As far as growth goes, as stated above, Dark Sermon have grown into their sound a bit more comfortably. Formerly, they were a band who simply showed immense potential, but at the same time did not have a clear enough definition of what sound they wanted to go for as a band. This led to a slightly awkward fluctuation between them trying to push for their more experimental, often doom-ier, more ambient tendencies, and still trying to maintain a thrash-y, blackened death metal sound. Their 2013 album, In Tongues, showed brief snippets of ideas that could easily be molded into something amazing, but ultimately fell short as they were used in the wrong musical context. All of the above, fortunately, is not a problem that The Oracle seems to have. The album is much more of a decisive, concise effort, showing the band opting for the more melodic, doom metal influenced aspect of their sound, and for good reason. The music is darker, nastier, and overall just helps to set the band apart from a billion other blackened death metal acts trying to rip off Behemoth.

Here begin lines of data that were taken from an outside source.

### src/rtl/fb_dyn_branch_pred_pkg.sv
// Shared opcodes, BHT counter encodings, jalr lock states and immediate decode
// for the dynamic branch predictor.
package fb_dyn_branch_pred_pkg;

  localparam logic [6:0] FB_OPC_JAL    = 7'b1101111;
  localparam logic [6:0] FB_OPC_JALR   = 7'b1100111;
  localparam logic [6:0] FB_OPC_BRANCH = 7'b1100011;

  localparam logic [1:0] FB_BHT_SNT = 2'b00;
  localparam logic [1:0] FB_BHT_WNT = 2'b01;
  localparam logic [1:0] FB_BHT_WT  = 2'b10;
  localparam logic [1:0] FB_BHT_ST  = 2'b11;

  typedef enum logic {
    FB_JL_IDLE = 1'b0,
    FB_JL_WAIT = 1'b1
  } fb_jl_state_e;

  // Sign-extended immediate for the control-transfer formats; zero for anything else.
  function automatic logic [31:0] fb_imm_gen(input logic [31:0] inst);
    logic [31:0] imm;
    case (inst[6:0])
      FB_OPC_JAL:    imm = {{12{inst[31]}}, inst[19:12], inst[20], inst[30:21], 1'b0};
      FB_OPC_JALR:   imm = {{20{inst[31]}}, inst[31:20]};
      FB_OPC_BRANCH: imm = {{20{inst[31]}}, inst[7], inst[30:25], inst[11:8], 1'b0};
      default:       imm = '0;
    endcase
    return imm;
  endfunction

endpackage

### src/rtl/fb_bht.sv
// Branch history table: array of 2-bit saturating counters, one combinational
// read port and one clocked saturating update port.
module fb_bht
  import fb_dyn_branch_pred_pkg::*;
#(
  parameter int unsigned BHT_DEPTH = 64,
  parameter logic [1:0]  BHT_INIT  = FB_BHT_WNT,
  localparam int unsigned IdxW     = $clog2(BHT_DEPTH)
) (
  input  logic            clk,
  input  logic            rst,
  input  logic [IdxW-1:0] rd_idx,
  output logic [1:0]      rd_ctr,
  input  logic            upd_en,
  input  logic [IdxW-1:0] upd_idx,
  input  logic            upd_taken
);

  logic [1:0] ctr_q [BHT_DEPTH];
  logic [1:0] upd_cur;
  logic [1:0] upd_nxt;

  // Read is the pre-update value; no write-to-read bypass.
  assign rd_ctr = ctr_q[rd_idx];

  always_comb begin
    upd_cur = ctr_q[upd_idx];
    upd_nxt = upd_cur;
    if (upd_taken) begin
      if (upd_cur != FB_BHT_ST) upd_nxt = upd_cur + 2'd1;
    end else begin
      if (upd_cur != FB_BHT_SNT) upd_nxt = upd_cur - 2'd1;
    end
  end

  always_ff @(posedge clk or posedge rst) begin
    if (rst) begin
      for (int i = 0; i < int'(BHT_DEPTH); i++) begin
        ctr_q[i] <= BHT_INIT;
      end
    end else if (upd_en) begin
      ctr_q[upd_idx] <= upd_nxt;
    end
  end

endmodule
[src/rtl/iir_ctrl.sv]
// iir_ctrl: handshake and coefficient controller for an external first-order
// IIR datapath. Samples are accepted in IDLE, the datapath is kicked for one
// cycle (LOAD), the result is collected after LAT cycles (WAIT) and held until
// the consumer takes it (HOLD). Coefficients are written to shadow registers
// and copied to the active set atomically, only while the controller is idle.
// Optional feature: define IIR_CTRL_CNT_EN to add the sample_cnt output.
module iir_ctrl #(
  parameter int           W       = 16,
  parameter int           LAT     = 1,
  parameter logic [W-1:0] B0_INIT = 16'h060A,
  parameter logic [W-1:0] B1_INIT = 16'h060A,
  parameter logic [W-1:0] A1_INIT = 16'h0414
) (
  input  logic         clk,
  input  logic         rst,
  input  logic         in_valid,
  output logic         in_ready,
  input  logic [W-1:0] in_data,
  output logic         out_valid,
  input  logic         out_ready,
  output logic [W-1:0] out_data,
  input  logic         cfg_we,
  input  logic [1:0]   cfg_addr,
  input  logic [W-1:0] cfg_wdata,
  input  logic         cfg_commit,
  output logic [W-1:0] iir_x,
  output logic [W-1:0] iir_b0,
  output logic [W-1:0] iir_b1,
  output logic [W-1:0] iir_a1,
  output logic         iir_en,
  input  logic [W-1:0] iir_y,
  output logic         busy,
`ifdef IIR_CTRL_CNT_EN
  output logic [15:0]  sample_cnt,
`endif
  output logic         cfg_pend
);

  // Counter only needs to hold LAT-1.
  localparam int CW = (LAT > 1) ? $clog2(LAT) : 1;

  typedef enum logic [1:0] {
    ST_IDLE = 2'd0,
    ST_LOAD = 2'd1,
    ST_WAIT = 2'd2,
    ST_HOLD = 2'd3
  } state_t;

  state_t          state_q;
  logic [CW-1:0]   cnt_q;
  logic [W-1:0]    x_q;
  logic [W-1:0]    out_data_q;
  logic            out_valid_q;
  logic            iir_en_q;

  logic [W-1:0]    b0_sh_q, b1_sh_q, a1_sh_q;
  logic [W-1:0]    b0_sh_d, b1_sh_d, a1_sh_d;
  logic [W-1:0]    b0_act_q, b1_act_q, a1_act_q;
  logic [W-1:0]    b0_act_d, b1_act_d, a1_act_d;
  logic            pend_q, pend_d;
  logic            copy_s;

  // A pending commit blocks new samples so the copy lands between samples.
  assign in_ready  = (state_q == ST_IDLE) && !pend_q;
  assign busy      = (state_q != ST_IDLE);
  assign cfg_pend  = pend_q;
  assign out_valid = out_valid_q;
  assign out_data  = out_data_q;
  assign iir_x     = x_q;
  assign iir_en    = iir_en_q;
  assign iir_b0    = b0_act_q;
  assign iir_b1    = b1_act_q;
  assign iir_a1    = a1_act_q;

  // Sample FSM with registered datapath strobe and output holding registers.
  always_ff @(posedge clk or posedge rst) begin
    if (rst) begin
      state_q     <= ST_IDLE;
      cnt_q       <= {CW{1'b0}};
      x_q         <= {W{1'b0}};
      out_data_q  <= {W{1'b0}};
      out_valid_q <= 1'b0;
      iir_en_q    <= 1'b0;
    end else begin
      case (state_q)
        ST_IDLE: begin
          if (in_valid && in_ready) begin
            x_q      <= in_data;
            iir_en_q <= 1'b1;      // high for the single LOAD cycle
            state_q  <= ST_LOAD;
          end else begin
            iir_en_q <= 1'b0;
          end
        end
        ST_LOAD: begin
          iir_en_q <= 1'b0;
          cnt_q    <= CW'(LAT - 1);
          state_q  <= ST_WAIT;
        end
        ST_WAIT: begin
          if (cnt_q == {CW{1'b0}}) begin
            out_data_q  <= iir_y;
            out_valid_q <= 1'b1;
            state_q     <= ST_HOLD;
          end else begin
            cnt_q <= cnt_q - {{(CW-1){1'b0}}, 1'b1};
          end
        end
        ST_HOLD: begin
          if (out_valid_q && out_ready) begin
            out_valid_q <= 1'b0;
            state_q     <= ST_IDLE;
          end else begin
            out_valid_q <= 1'b1;
          end
        end
        default: begin
          state_q     <= ST_IDLE;
          iir_en_q    <= 1'b0;
          out_valid_q <= 1'b0;
        end
      endcase
    end
  end

  // Copy happens in the first idle cycle that sees a pending commit.
  assign copy_s = pend_q && (state_q == ST_IDLE);

  // Next-state for shadow writes, active copy and commit bookkeeping.
  always_comb begin
    b0_sh_d = b0_sh_q;
    b1_sh_d = b1_sh_q;
    a1_sh_d = a1_sh_q;
    if (cfg_we) begin
      case (cfg_addr)
        2'd0:    b0_sh_d = cfg_wdata;
        2'd1:    b1_sh_d = cfg_wdata;
        2'd2:    a1_sh_d = cfg_wdata;
        default: b0_sh_d = b0_sh_q;   // address 3 has no register
      endcase
    end else begin
      b0_sh_d = b0_sh_q;
    end

    if (copy_s) begin
      b0_act_d = b0_sh_q;
      b1_act_d = b1_sh_q;
      a1_act_d = a1_sh_q;
    end else begin
      b0_act_d = b0_act_q;
      b1_act_d = b1_act_q;
      a1_act_d = a1_act_q;
    end

    // A commit arriving on the copy cycle re-arms so its write is not lost.
    if (cfg_commit) begin
      pend_d = 1'b1;
    end else if (copy_s) begin
      pend_d = 1'b0;
    end else begin
      pend_d = pend_q;
    end
  end

  // Coefficient and commit-pending registers.
  always_ff @(posedge clk or posedge rst) begin
    if (rst) begin
      b0_sh_q  <= B0_INIT;
      b1_sh_q  <= B1_INIT;
      a1_sh_q  <= A1_INIT;
      b0_act_q <= B0_INIT;
      b1_act_q <= B1_INIT;
      a1_act_q <= A1_INIT;
      pend_q   <= 1'b0;
    end else begin
      b0_sh_q  <= b0_sh_d;
      b1_sh_q  <= b1_sh_d;
      a1_sh_q  <= a1_sh_d;
      b0_act_q <= b0_act_d;
      b1_act_q <= b1_act_d;
      a1_act_q <= a1_act_d;
      pend_q   <= pend_d;
    end
  end

`ifdef IIR_CTRL_CNT_EN
  logic [15:0] sample_cnt_q;
  assign sample_cnt = sample_cnt_q;

  // Completed-output counter, wraps naturally at 16 bits.
  always_ff @(posedge clk or posedge rst) begin
    if (rst) begin
      sample_cnt_q <= 16'h0000;
    end else if (out_valid_q && out_ready) begin
      sample_cnt_q <= sample_cnt_q + 16'h0001;
    end else begin
      sample_cnt_q <= sample_cnt_q;
    end
  end
`endif

endmodule
[config.mk]
export PLATFORM = sky130hd
export DESIGN_NAME = iir_ctrl
export DESIGN_NICKNAME = d
export VERILOG_FILES = /design/src/rtl/iir_ctrl.sv
export SDC_FILE = /design/constraint.sdc
export NUM_CORES = 1
export LEC_CHECK = 0
export ABC_AREA = 0
export CORE_ASPECT_RATIO = 1.25
export CORE_UTILIZATION = 30
export CTS_CLUSTER_DIAMETER = 60
export DETAILED_ROUTE_END_ITERATION = 6
export SETUP_SLACK_MARGIN = 0.2
export SYNTH_ARGS = -nofsm -noshare
export SYNTH_HDL_FRONTEND = slang
export SYNTH_SLANG_ARGS = --single-unit
[constraint.sdc]
create_clock -name clk -period 5.4 [get_ports clk]
set_clock_uncertainty 0.2 [all_clocks]
set_input_delay 1.08 -clock clk [delete_from_list [all_inputs] [get_ports clk]]
set_output_delay 1.08 -clock clk [all_outputs]
set_load 0.03 [all_outputs]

However, the unfortunate news is that the album’s greatest strength also proves to be somewhat of its greatest weakness. Despite Dark Sermon moving away from being yet another blackened death metal/deathcore act attempting to rip off one blackened death metal giant, they drove themselves straight into comparisons to their more melodic, doomier cousin, Insomnium. After all, Insomnium’s influence is written all over this album, be it in the fact that they simply amped up the doom metal influence, or that Dark Sermon now has a much wider array of ambient, post-metal leaning passages through out their music. Where this new experimentation becomes a problem is that the band rarely gives time for the ambient passages to affect the mood of the song (with the exception of perhaps “In Each Hand A Talisman Of Sacred Stone” and “Children Of Gaia,” but even then it’s questionable) before relapsing back into their deathcore chug riffs. When experimentation is introduced as an aspect to song writing, and when it has so much potential to help songs become more interesting, and that much more menacing in the case of Dark Sermon, it is disappointing to see that aspect of the music not being pushed to a further degree. After all, a strong melodic/ambient post metal leaning passage offers a lot more variety to the music than simple walls of choo-choo train chug riffs do.

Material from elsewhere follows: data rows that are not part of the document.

**src/rtl/pfd_digital_if.sv**
```systemverilog
// Bundle between the reference/feedback sources, the digital PFD and the loop filter.
// The master drives the sampled clocks; the slave (the PFD) returns UP/DN and the phase-error report.
interface pfd_digital_if #(
  parameter int unsigned CNT_W = 10
);
  logic             ref_in;
  logic             fb_in;
  logic             up;
  logic             dn;
  logic [CNT_W:0]   phase_err;
  logic             err_valid;
  logic             slip;

  modport master (
    output ref_in, fb_in,
    input  up, dn, phase_err, err_valid, slip
  );

  modport slave (
    input  ref_in, fb_in,
    output up, dn, phase_err, err_valid, slip
  );
endinterface

```
**src/rtl/pfd_digital.sv**
```systemverilog
// Digital phase-frequency detector: IDLE/UP/DN FSM with a signed phase-error count in clk cycles.
// Optional PFD_SYNC_EN adds a 2-flop synchronizer on ref_in and fb_in ahead of edge detection.
module pfd_digital #(
  parameter int unsigned CNT_W = 10
) (
  input  logic          clk,
  input  logic          rst,
  pfd_digital_if.slave  bus
);

  localparam int unsigned ERR_W = CNT_W + 1;
  localparam logic [CNT_W-1:0] CNT_MAX = '1;

  typedef enum logic [1:0] {
    IDLE = 2'd0,
    UP   = 2'd1,
    DN   = 2'd2
  } state_t;

  state_t             state, state_nxt;
  logic [CNT_W-1:0]   cnt, cnt_nxt, cnt_inc;
  logic [ERR_W-1:0]   err_nxt, err_pos, err_neg;
  logic               err_valid_nxt, slip_nxt;
  logic               ref_s, fb_s;
  logic               ref_q, ref_q2, fb_q, fb_q2;
  logic               ref_rise, fb_rise;

`ifdef PFD_SYNC_EN
  logic [1:0] ref_sync, fb_sync;

  always_ff @(posedge clk) begin
    if (rst) begin
      ref_sync <= '0;
      fb_sync  <= '0;
    end else begin
      ref_sync <= {ref_sync[0], bus.ref_in};
      fb_sync  <= {fb_sync[0], bus.fb_in};
    end
  end

  assign ref_s = ref_sync[1];
  assign fb_s  = fb_sync[1];
`else
  assign ref_s = bus.ref_in;
  assign fb_s  = bus.fb_in;
`endif

  // Rising-edge detection on the (synchronous) input samples
  always_ff @(posedge clk) begin
    if (rst) begin
      ref_q  <= 1'b0;
      ref_q2 <= 1'b0;
      fb_q   <= 1'b0;
      fb_q2  <= 1'b0;
    end else begin
      ref_q  <= ref_s;
      ref_q2 <= ref_q;
      fb_q   <= fb_s;
      fb_q2  <= fb_q;
    end
  end

  assign ref_rise = ref_q & ~ref_q2;
  assign fb_rise  = fb_q & ~fb_q2;

  always_ff @(posedge clk) begin
    if (rst) state <= IDLE;
    else     state <= state_nxt;
  end

  always_comb begin
    state_nxt = state;
    unique case (state)
      IDLE: begin
        if (ref_rise && !fb_rise)      state_nxt = UP;
        else if (fb_rise && !ref_rise) state_nxt = DN;
      end
      UP:      if (fb_rise && !ref_rise) state_nxt = IDLE;
      DN:      if (ref_rise && !fb_rise) state_nxt = IDLE;
      default: state_nxt = IDLE;
    endcase
  end

  assign cnt_inc = (cnt == CNT_MAX) ? cnt : cnt + CNT_W'(1);
  assign err_pos = {1'b0, cnt};
  assign err_neg = (~err_pos) + ERR_W'(1);

  // Counter, error report and slip strobe; a closing edge that coincides with a new lead reloads cnt
  always_comb begin
    cnt_nxt       = cnt;
    err_nxt       = bus.phase_err;
    err_valid_nxt = 1'b0;
    slip_nxt      = 1'b0;
    unique case (state)
      IDLE: begin
        cnt_nxt = '0;
        if (ref_rise && fb_rise) begin
          err_valid_nxt = 1'b1;
          err_nxt       = '0;
        end else if (ref_rise || fb_rise) begin
          cnt_nxt = CNT_W'(1);
        end
      end
      UP: begin
        if (fb_rise) begin
          err_valid_nxt = 1'b1;
          err_nxt       = err_pos;
          cnt_nxt       = ref_rise ? CNT_W'(1) : '0;
        end else begin
          slip_nxt = ref_rise;
          cnt_nxt  = cnt_inc;
        end
      end
      DN: begin
        if (ref_rise) begin
          err_valid_nxt = 1'b1;
          err_nxt       = err_neg;
          cnt_nxt       = fb_rise ? CNT_W'(1) : '0;
        end else begin
          slip_nxt = fb_rise;
          cnt_nxt  = cnt_inc;
        end
      end
      default: cnt_nxt = '0;
    endcase
  end

  always_ff @(posedge clk) begin
    if (rst) begin
      cnt           <= '0;
      bus.phase_err <= '0;
      bus.err_valid <= 1'b0;
      bus.slip      <= 1'b0;
    end else begin
      cnt           <= cnt_nxt;
      bus.phase_err <= err_nxt;
      bus.err_valid <= err_valid_nxt;
      bus.slip      <= slip_nxt;
    end
  end

  assign bus.up = (state == UP);
  assign bus.dn = (state == DN);

endmodule
```
**src/flat_wrapper.sv**
```systemverilog
// flat-port wrapper written by rule: the top's interface ports become plain ports
module pfd_digital_flat 
#(
  parameter int unsigned CNT_W = 10
)
  (clk, rst, bus_ref_in, bus_fb_in, bus_up, bus_dn, bus_phase_err, bus_err_valid, bus_slip);
  pfd_digital_if #(.CNT_W(CNT_W)) bus_i ();
  input  logic clk;
  input  logic rst;
  input wire logic [$bits(bus_i.ref_in)-1:0] bus_ref_in;
  input wire logic [$bits(bus_i.fb_in)-1:0] bus_fb_in;
  output wire logic [$bits(bus_i.up)-1:0] bus_up;
  output wire logic [$bits(bus_i.dn)-1:0] bus_dn;
  output wire logic [$bits(bus_i.phase_err)-1:0] bus_phase_err;
  output wire logic [$bits(bus_i.err_valid)-1:0] bus_err_valid;
  output wire logic [$bits(bus_i.slip)-1:0] bus_slip;
  assign bus_i.ref_in = bus_ref_in;
  assign bus_i.fb_in = bus_fb_in;
  assign bus_up = bus_i.up;
  assign bus_dn = bus_i.dn;
  assign bus_phase_err = bus_i.phase_err;
  assign bus_err_valid = bus_i.err_valid;
  assign bus_slip = bus_i.slip;
  pfd_digital #(.CNT_W(CNT_W)) u_core (.clk(clk), .rst(rst), .bus(bus_i));
endmodule
```
**config.mk**
```make
export PLATFORM = sky130hd
export DESIGN_NAME = pfd_digital_flat
export DESIGN_NICKNAME = d
export VERILOG_FILES = /design/src/rtl/pfd_digital_if.sv /design/src/rtl/pfd_digital.sv /design/src/flat_wrapper.sv
export SDC_FILE = /design/constraint.sdc
export NUM_CORES = 1
export LEC_CHECK = 0
export CAP_MARGIN = 5
export CORE_MARGIN = 8
export CORE_UTILIZATION = 50
export DETAILED_ROUTE_END_ITERATION = 10
export GPL_ROUTABILITY_DRIVEN = 1
export PLACE_DENSITY = 0.83
export RECOVER_POWER = 100
export SYNTH_ARGS = -nofsm -noshare
export SYNTH_HDL_FRONTEND = slang
export SYNTH_SLANG_ARGS = --single-unit
```
**constraint.sdc**
```tcl
create_clock -name clk -period 1.9 [get_ports clk]
set_input_delay 0.57 -clock clk [delete_from_list [all_inputs] [get_ports clk]]
set_output_delay 0.57 -clock clk [all_outputs]
set_load 0.1 [all_outputs]
```
# Word-level counts from Yosys, hierarchy flattened
# Index checks and enable logic that the tools add are counted.
# Widths: inputs -> output; s select.
dict set report word_totals {
  ff_bits 29
  input_bits 4
  output_inout_bits 15
}
dict set report classes {
  addsub 2
  n_eq_ne 9
  mux 24
  bitwise_logic 5
  n_reduce_logical 10
}
# cell n
set ops {}
lappend ops {{$mux 10} 4}
lappend ops {{$mux 11} 3}
lappend ops {{$pmux 11 s3} 1}
lappend ops {{$pmux 10 s3} 1}
lappend ops {{$add 11x1->11 const B} 1}
lappend ops {{$not 10->11} 1}
lappend ops {{$add 10x1->10 const B} 1}
lappend ops {{$eq 10x10->1 const B} 1}
lappend ops {{$ne 2x1->1 const B} 5}
lappend ops {{$mux 1} 8}
lappend ops {{$mux 2} 4}
lappend ops {{$pmux 2 s3} 1}
lappend ops {{$reduce_and 4->1} 1}
lappend ops {{$logic_and 1x1->1} 3}
lappend ops {{$ne 3x1->1 const B} 1}
lappend ops {{$pmux 1 s3} 1}
lappend ops {{$reduce_and 3->1} 1}
lappend ops {{$reduce_bool 3->1} 1}
lappend ops {{$and 1x1->1} 2}
lappend ops {{$eq 2x1->1 const B} 1}
lappend ops {{$eq 2x2->1 const B} 1}
lappend ops {{$logic_not 1->1} 2}
lappend ops {{$logic_not 2->1} 1}
lappend ops {{$not 1->1} 2}
lappend ops {{other kinds (2)} 2}

# Longest topological paths before layout
dict set report depth {
  depth_word 7
  ltp_mapped 7
  depth_no_buf 7
}

# Worst setup path after synthesis
# No wires, ideal clock.
dict set report synth_path {
  path_kind {register to register}
  startpoint {register u_core.state[0]}
  endpoint {register u_core.bus.phase_err[5]}
  setup_ns 0.086
  arrival_time_ns 2.236
  slack_ns -0.422
  path_stages_with_launch 8
  path_buffers 1
  path_cell_list {dfxtp_1 inv_1 ha_1 buf_2 nand2_1 a211o_1 and3_1 a211oi_1}
}
dict set report synth_between {
  elab_chain_len 3
}
# item line_no
set synth_lines {}
lappend synth_lines {{start: declaration} pfd_digital.sv:20} ;# state_t state, state_nxt;
lappend synth_lines {{start signal: assignment} pfd_digital.sv:68} ;# else state <= state_nxt;
lappend synth_lines {{$eq 2x2->1 *} --}
lappend synth_lines {{named net bus_dn} flat_wrapper.sv:13} ;# output wire logic [$bits(bus_i.dn)-1:0] bus_dn;
lappend synth_lines {{$ne 2x1->1 (no line) / $reduce_bool 3->1 (equally long branches)} --}
lappend synth_lines {{$reduce_and 4->1 (no line)} --}
lappend synth_lines {{end signal: assignment} pfd_digital.sv:136} ;# bus.phase_err <= err_nxt;
lappend synth_lines {{end: declaration} pfd_digital_if.sv:21} ;# output up, dn, phase_err, err_valid, slip
# Mark *: on every way through the listed nets, which the timed path passes. The rest lies on a longest branch.
# A chain may end at the register's enable or synchronous reset.

# Worst setup path in the final report
dict set report layout_path {
  startpoint {register u_core.state[1]}
  endpoint {output port bus_up}
}
dict set report layout_between {
  elab_chain_len 1
}
# item line_no
set layout_lines {}
lappend layout_lines {{$eq 2x1->1} pfd_digital.sv:142} ;# assign bus.up = (state == UP);
lappend layout_lines {{end: declaration} flat_wrapper.sv:12} ;# output wire logic [$bits(bus_i.up)-1:0] bus_up;
# No other way between the ends.

==> impl_metrics.tcl <==
set metrics [dict create \
    grt_max_degree 20 \
    worst_ep_required_time_ps 1330 \
    start_kind "register" \
    netlist.area_leader.share_pct 33.72 \
    h-tree-depth 2 \
    worstSetupPathType "register to output port" \
    ctsHoldBuffers 0 \
    clk_path_buf_depth 2 \
    synth_ff_type "dfxtp_1" \
    max_freq_mhz 540.7 \
    dp_cells 266 \
    async_reset_ff_share_pct 0 \
    ys_ff_latch 29 \
    routabilityCongestion 0.9252 \
    cts_buffers 5 \
    cp_slowest_cell "dfxtp_1" \
    place_area_sq_um 2148 \
    min_from "u_core.bus.phase_err[0]" \
    initial_core_util_pct 52.00 \
    hold_viol_final 0 \
    antenna_cells 0 \
    antenna_found_initial 0 \
    reg2reg_slack_ps 100 \
    p_int_w 0.0009999 \
    yosysMostFrequentCell "dfxtp_1" \
    drtIter0Drc 153 \
    grt_pass1_wl_um 7031 \
    combPwrFrac_pct 31.7 \
    seq_area_frac_synth_pct 33.72 \
    synthCells 204 \
    dieArea_sq_um 5577 \
    fp-row-count 21 \
    drive_gt1_share_pct 22.41 \
    hpwl_um 2940 \
    core_area_sq_um 3311 \
    die_w_um 74.68 \
    finClkSkew_ps 5.474 \
    report.final.slew_viol_count 0 \
    gr-usage-all-layers_pct 16.07 \
    synth_edf_count 0 \
    sequentialPowerShare_pct 41.3 \
    vias 1659 \
    grt_pass1_vias 1548 \
    cts_root_buffer "clkbuf_4" \
    powerDensity_nw_per_um2 785.1 \
    die_y_um 74.68 \
    pwr-share-clk_pct 26.9 \
    port_buffers 18 \
    clk-insertion-delay-late_ps 340 \
    r2r-end "u_core.bus.phase_err[4]" \
    cts_sinks 29 \
    ys_warn_count 0 \
    r2r_cells 7 \
    io_pins 19 \
    fin_util_pct 62.06 \
    critical_path_buf_inv_count 3 \
    layout-area-overhead-vs-synth_pct 19.33 \
    grt_setup_unrepaired "no" \
    synthTopCellsByArea "dfxtp_1 (34%), ha_1 (6.5%), a21oi_1 (4.9%)" \
    drtAntennaViolNets 0 \
    syn-num-nets 217 \
    cts_tree "built" \
    grt_overflow_total 0 \
    instances_no_fill 278 \
    cp_max_fo 14 \
    ir_worst_vdd_mv 0.4519 \
    outcome "complete, no violations" \
    final_area_sq_um 2054 \
    leakage_nw 0.7765 \
    fin_crit_sh_pct 97.33 \
    layout.nets 244 \
    syn_area_sq_um 1722 \
    fin_crit_ps 1849 \
    wl_per_cell_um 15.20 \
    critical_path.max_stage_delay_ps 330 \
    max_cap_viol_count 0 \
    arrival_ps 1280 \
    synth_top_area_cell "dfxtp_1" \
    min_path_cells 2 \
    setup_viol_count_final 0 \
    routed_wl_um 4226 \
    fin_tns_setup_ps 0 \
    swShare_pct 38.01 \
    hold_path.class "register to register" \
    synth_cell_types 52 \
    maxSlewHeadroom_pct 63.57 \
    vias_per_cell 5.968 \
    min_to "u_core.bus.phase_err[0]" \
    p_total_w 0.001613 \
    cp_top_family "buffers and inverters" \
    worst_slew_pin_slew_ps 548.8 \
    drc 0 \
    dr.pass1.iters 4 \
    cp-end-kind "output port" \
    synth_common_cells "dfxtp_1 (29), nor2_1 (20), a21oi_1 (17)" \
    path_cells "inv_2, ha_4, buf_6, buf_12" \
    crit-reg2reg-launch "u_core.state[0]" \
    path_clk_slew_ps 90 \
    fillerInstances 304 \
    power_switching_w 0.0006131 \
    syn_avg_cell_area_sq_um 8.439 \
]
## repair_timing
action                     4_1_cts  5_1_grt
gates resized for setup          7        2
setup buffers                    0        4
setup endpoints to repair        2        3
pin swaps                        0        1
## sequential cells by signal, summed over array words and instances, names as in the netlist
name and count:
u_core.fb_q 1, u_core.ref_q 1, u_core.bus.err_valid 1, u_core.ref_q2 1
u_core.bus.slip 1, u_core.bus.phase_err 11, u_core.cnt 10, u_core.fb_q2 1
u_core.state 2
## per-stage QoR
step	setup slack (ps)	hold slack, ps
2_1_floorplan	14.22	483.7
3_3_place_gp	150.3	493.6
3_5_place_dp	94.74	498.6
4_1_cts	0.03209	514.4
5_1_grt	7.273	491.2
6_report	50.69	482.3
## worst min-delay path, cell delays in order (launching register included)
cell,delay (ps)
dfxtp_1,320
o21ai_0,60
a21oi_1,60
## layout by cell type (no fill, tap or decap), drive strengths merged, types with 7 or more instances in the layout
cell / count
nand3: 9
nor3: 7
ha: 9
dfxtp: 29
nand4: 7
buf: 16
nor2: 20
nand2: 9
inv: 9
clkbuf: 23
a21oi: 17
## cell type report
cell class                      instances  area (sq um)  share of cell area (%)
Clock buffer                            7         65.06                   3.167
Tap cell                               46         57.56                   2.801
Clock inverter                          1         5.005                  0.2436
Inverter                                9         33.78                   1.644
Timing Repair Buffer                   35         256.5                   12.48
Sequential cell                        29         583.1                   28.38
Multi-Input combinational cell        151          1054                   51.28
## cells by family after synthesis
logic type / synth area share, %
AOI/OAI and AO/OA: 23.77
buffers and inverters: 6.250
DFF: 33.72
xor gates and xnor gates: 1.526
adders and majority gates: 6.541
and+or+nand+nor: 26.45
muxes: 1.744
## power by group through the flow
stage	registers, W	logic [W]	clock network, W
6_report	0.000667	0.000512	0.000435
5_1_grt	0.000671	0.000544	0.000476
4_1_cts	0.000679	0.000582	0.000446
3_5_place_dp	0.000692	0.000573	0
3_3_place_gp	0.000690	0.000562	0
2_1_floorplan	0.000850	0.000211	0
## layer usage
| layer | GRT usage (%) | routed length [um] |
|---|---|---|
| met1 | 19.49 | 1979 |
| met2 | 25.27 | 1905 |
| met3 | 5.326 | 256 |
| met4 | 6.957 | 84 |
| met5 | 0 | 0 |
## how the worst max path moves through the flow
stage | start | endpoint | slack [ps] | cells after the start
2_1_floorplan | u_core.state[0] | u_core.bus.phase_err[0] | 10 | 6
3_3_place_gp | rst | u_core.cnt[0] | 150 | 4
3_5_place_dp | u_core.state[0] | u_core.bus.phase_err[6] | 90 | 6
4_1_cts | u_core.state[1] | bus_up | 0.03 | 4
5_1_grt | u_core.state[1] | bus_up | 7 | 4
6_report | u_core.state[1] | bus_up | 50 | 4
(Power assumes the default switching activity.)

The Oracle has now helped to establish Dark Sermon as a band to be watched, as it proves that they’re more than capable of breaking the mold of blackened deathcore/death metal, but only if they allow themselves to be by pushing out of their comfort zones. The album is overall relatively strong, and is worth at least a few replays, but overall is nothing groundbreaking or mind blowingly unique, leaving much to be desired as the band gives us only a slight taste of what they’re fully, truly capable of. It is recommended to keep an eye out for any Dark Sermon releases, as if they continue on the path they’re on now, they’re bound to release something wonderful, but “The Oracle” is truly hit or miss, lacking overall consistency and most likely will not stay cemented as a staple of the genre.